The gangly Gould is by far the most puzzling of the three. With his broken-reed woodwind voice, slack lower lip, hairy yet forceless body, and mama’s boy speech patterns, it is hard to see how he was taken as a leading man, even a kind of sex symbol for a brief moment. Those of my age (Gen X) and younger know him as the very bourgeois father of Ross and Monica Geller in Friends and the swishy Reuben Tishkoff of Soderbergh’s Ocean’s Eleven. Those roles fit. Yet half a century ago Gould was sold as a sexy Jewish everyman for the counterculture.

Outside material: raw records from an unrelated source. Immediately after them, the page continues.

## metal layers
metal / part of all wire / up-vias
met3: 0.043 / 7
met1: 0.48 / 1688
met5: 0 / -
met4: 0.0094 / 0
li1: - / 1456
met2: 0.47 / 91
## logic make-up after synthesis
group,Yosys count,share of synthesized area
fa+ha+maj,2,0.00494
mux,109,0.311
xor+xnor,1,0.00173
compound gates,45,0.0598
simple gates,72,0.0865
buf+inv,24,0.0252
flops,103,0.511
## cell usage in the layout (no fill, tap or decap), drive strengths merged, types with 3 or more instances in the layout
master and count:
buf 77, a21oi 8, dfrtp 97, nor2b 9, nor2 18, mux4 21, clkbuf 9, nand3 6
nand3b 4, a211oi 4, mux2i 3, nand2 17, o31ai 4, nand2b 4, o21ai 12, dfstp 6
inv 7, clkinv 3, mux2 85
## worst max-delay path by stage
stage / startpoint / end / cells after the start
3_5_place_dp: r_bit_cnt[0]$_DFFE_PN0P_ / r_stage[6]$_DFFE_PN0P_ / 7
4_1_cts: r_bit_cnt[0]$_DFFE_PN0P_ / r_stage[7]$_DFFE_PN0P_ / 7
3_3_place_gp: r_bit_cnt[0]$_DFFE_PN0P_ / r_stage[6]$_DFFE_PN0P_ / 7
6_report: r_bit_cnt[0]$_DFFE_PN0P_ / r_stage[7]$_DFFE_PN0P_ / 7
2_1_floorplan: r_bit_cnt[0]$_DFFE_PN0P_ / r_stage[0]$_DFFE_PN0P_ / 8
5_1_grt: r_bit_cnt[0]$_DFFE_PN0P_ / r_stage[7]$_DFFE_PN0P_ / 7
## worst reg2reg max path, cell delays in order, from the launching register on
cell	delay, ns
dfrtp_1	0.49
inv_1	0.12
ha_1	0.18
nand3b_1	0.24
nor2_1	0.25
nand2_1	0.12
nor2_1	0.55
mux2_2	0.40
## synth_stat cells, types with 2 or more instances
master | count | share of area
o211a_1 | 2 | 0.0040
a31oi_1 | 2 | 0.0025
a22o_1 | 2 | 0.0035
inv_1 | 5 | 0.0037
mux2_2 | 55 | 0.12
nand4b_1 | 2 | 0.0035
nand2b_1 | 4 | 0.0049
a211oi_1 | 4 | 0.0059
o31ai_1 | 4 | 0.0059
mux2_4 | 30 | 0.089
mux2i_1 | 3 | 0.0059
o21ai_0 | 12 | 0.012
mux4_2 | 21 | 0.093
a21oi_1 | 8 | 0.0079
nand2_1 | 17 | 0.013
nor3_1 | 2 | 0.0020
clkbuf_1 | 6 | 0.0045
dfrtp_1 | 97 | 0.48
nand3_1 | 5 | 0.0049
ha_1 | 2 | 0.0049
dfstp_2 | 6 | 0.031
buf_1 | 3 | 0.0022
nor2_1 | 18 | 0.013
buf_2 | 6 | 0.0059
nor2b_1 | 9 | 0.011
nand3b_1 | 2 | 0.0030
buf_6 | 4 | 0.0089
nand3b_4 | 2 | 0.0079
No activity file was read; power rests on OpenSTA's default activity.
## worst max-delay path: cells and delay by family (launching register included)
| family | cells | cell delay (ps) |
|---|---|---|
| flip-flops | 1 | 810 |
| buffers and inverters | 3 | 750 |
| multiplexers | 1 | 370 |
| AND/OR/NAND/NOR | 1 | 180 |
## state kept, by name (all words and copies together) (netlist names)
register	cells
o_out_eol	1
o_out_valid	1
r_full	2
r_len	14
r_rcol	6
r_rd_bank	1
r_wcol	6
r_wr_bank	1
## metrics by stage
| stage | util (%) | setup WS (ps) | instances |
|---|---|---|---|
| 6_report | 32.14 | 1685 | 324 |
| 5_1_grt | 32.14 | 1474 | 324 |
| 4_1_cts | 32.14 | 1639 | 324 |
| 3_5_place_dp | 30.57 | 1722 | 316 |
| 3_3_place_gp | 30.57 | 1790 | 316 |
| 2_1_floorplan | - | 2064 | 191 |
===== src/rtl/mux2x1_rr_arbiter_mux2x1.sv =====
// Single-bit 2:1 multiplexer cell: s=0 passes a, s=1 passes b.
module mux2x1 (
  input  logic s,
  input  logic a,
  input  logic b,
  output logic y
);

  assign y = s ? b : a;

endmodule


===== src/rtl/mux2x1_rr_arbiter.sv =====
// Round-robin, packet-locking arbiter sharing one mux2x1 datapath between two
// valid/ready sources and driving a registered single output stream.
module mux2x1_rr_arbiter
  import mux2x1_arb_pkg::*;
#(
  parameter int WIDTH     = 8,
  parameter int MAX_BEATS = 16
) (
  input  logic             clk,
  input  logic             rst_n,
  input  logic             a_valid,
  output logic             a_ready,
  input  logic [WIDTH-1:0] a_data,
  input  logic             a_last,
  input  logic             b_valid,
  output logic             b_ready,
  input  logic [WIDTH-1:0] b_data,
  input  logic             b_last,
  output logic             out_valid,
  input  logic             out_ready,
  output logic [WIDTH-1:0] out_data,
  output logic             out_last,
  output logic             out_src,
  output logic             err_long
);

  // Beat counter only has to reach MAX_BEATS-1; keep at least one bit.
  localparam int CNT_W = (MAX_BEATS > 1) ? $clog2(MAX_BEATS) : 1;
  localparam logic [CNT_W-1:0] CNT_LAST = CNT_W'(MAX_BEATS - 1);

  state_t           r_state;
  state_t           w_state_next;
  logic             r_last_served;
  logic [CNT_W-1:0] r_beat_cnt;
  logic             r_out_valid;
  logic [WIDTH-1:0] r_out_data;
  logic             r_out_last;
  logic             r_out_src;
  logic             r_err_long;

  logic             w_sel;
  logic             w_granted;
  logic             w_room;
  logic             w_x_valid;
  logic             w_x_last;
  logic [WIDTH-1:0] w_x_data;
  logic             w_accept;
  logic             w_force;
  logic             w_pkt_end;
  state_t           w_arb_idle;
  state_t           w_arb_end;

  assign w_sel     = (r_state == GNT_B);
  assign w_granted = (r_state == GNT_A) || (r_state == GNT_B);

  // Output register can take a new beat when empty or being drained this cycle.
  assign w_room  = !r_out_valid || out_ready;
  assign a_ready = (r_state == GNT_A) && w_room;
  assign b_ready = (r_state == GNT_B) && w_room;

  // Shared datapath: one mux cell per data bit plus one for last.
  generate
    for (genvar gi = 0; gi < WIDTH; gi++) begin : g_data_mux
      mux2x1 u_mux_data (
        .s (w_sel),
        .a (a_data[gi]),
        .b (b_data[gi]),
        .y (w_x_data[gi])
      );
    end
  endgenerate

  mux2x1 u_mux_last (
    .s (w_sel),
    .a (a_last),
    .b (b_last),
    .y (w_x_last)
  );

  assign w_x_valid = w_sel ? b_valid : a_valid;
  assign w_accept  = w_granted && w_x_valid && w_room;

  // A packet that reaches MAX_BEATS without last is cut off on this beat.
  assign w_force   = (r_beat_cnt == CNT_LAST) && !w_x_last;
  assign w_pkt_end = w_accept && (w_x_last || w_force);

  // From IDLE the last-served source loses ties; at packet end the source just
  // served loses ties so the other side gets the next packet without a bubble.
  assign w_arb_idle = arb_pick(a_valid, b_valid, r_last_served);
  assign w_arb_end  = arb_pick(a_valid, b_valid, w_sel);

  // Next-state logic: hold the grant until the current packet ends.
  always_comb begin
    w_state_next = r_state;
    case (r_state)
      IDLE:         w_state_next = w_arb_idle;
      GNT_A, GNT_B: if (w_pkt_end) w_state_next = w_arb_end;
      default:      w_state_next = IDLE;
    endcase
  end

  // State register, round-robin pointer and per-packet beat counter.
  always_ff @(posedge clk) begin
    if (!rst_n) begin
      r_state       <= IDLE;
      r_last_served <= SEL_B;
      r_beat_cnt    <= '0;
    end else begin
      r_state <= w_state_next;
      if (w_pkt_end) begin
        r_last_served <= w_sel;
        r_beat_cnt    <= '0;
      end else if (w_accept) begin
        r_beat_cnt <= r_beat_cnt + CNT_W'(1);
      end
    end
  end

  // Registered output stage; a held beat stays put until the sink takes it.
  always_ff @(posedge clk) begin
    if (!rst_n) begin
      r_out_valid <= 1'b0;
      r_out_data  <= '0;
      r_out_last  <= 1'b0;
      r_out_src   <= 1'b0;
    end else if (w_accept) begin
      r_out_valid <= 1'b1;
      r_out_data  <= w_x_data;
      r_out_last  <= w_x_last || w_force;
      r_out_src   <= w_sel;
    end else if (out_ready) begin
      r_out_valid <= 1'b0;
    end
  end

  // Sticky overlong-packet flag, cleared only by reset.
  always_ff @(posedge clk) begin
    if (!rst_n) begin
      r_err_long <= 1'b0;
    end else if (w_accept && w_force) begin
      r_err_long <= 1'b1;
    end
  end

  assign out_valid = r_out_valid;
  assign out_data  = r_out_data;
  assign out_last  = r_out_last;
  assign out_src   = r_out_src;
  assign err_long  = r_err_long;

endmodule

But this happened at a time when Jewish Hollywood wasn’t sure what a male Jewish sex symbol ought to be (it may still be unsure), while Gentile America seemed willing to try out most anything in good faith. The article accompanying his September 1970 Time magazine cover (“Star for an Uptight Age”) is one extended expression of embarrassed surprise that this nebbish is perceived by some as hip.
In fact, he had just landed the lead in an Ingmar Bergman movie, The Touch (1971), in which he draws the married Bibi Andersson away from her husband Max von Sydow. The Touch is a curious movie, not a good one. There is fretful intensity but no chemistry between Gould and Andersson, and it is never made comprehensible why Andersson is attracted to him, physically or emotionally, unless she is acting out some masochistic dysfunction for reasons not introduced in the movie. Gould’s character is petulant and demanding. He strikes Andersson, but it is the sudden lashing out of a hysterical child; she is not afraid or even angry, just amused.
Yet Gould’s performance as a Jewish archeologist whose family was murdered in the Holocaust, and Bergman’s (and his cinematographer Sven Nykvist’s) honest attentiveness to their imported American, lets us study the combination of man and boy Gould is. Though 6’ 3”, his characteristic position in the film is to place his head in Andersson’s lap, a little boy seeking maternal love.
Sex symbol? Hardly. But it clarifies wherein the flashes of Gould’s elusive charisma reside, and this is, strangely, precisely in his projection of mama’s boy niceness.
We see this in his and director Paul Mazursky’s 1969 breakout film, Bob & Carol & Ted & Alice. (The brilliant Mazursky understood Jewishness and understood the counter-culture, and so could explore both rather than unintentionally enact them.) It is of course hilarious when the other three leads are commencing their orgy and Gould is still in the bathroom topping up his deodorant and checking his teeth. But the real Gouldian moment is when, in response to the proposed swinging session, and against the crushing weight of the entire counterculture, Gould says, sadly and simply: “It just seems wrong.”
At such a moment he is not too soft for the world. He is a rebuke to the world for being so hard. But who besides Mazursky would allow for such a moment, for American Jewishness not as neurosis or anti-establishment politics, but as that little spot of decency around which God’s world turns?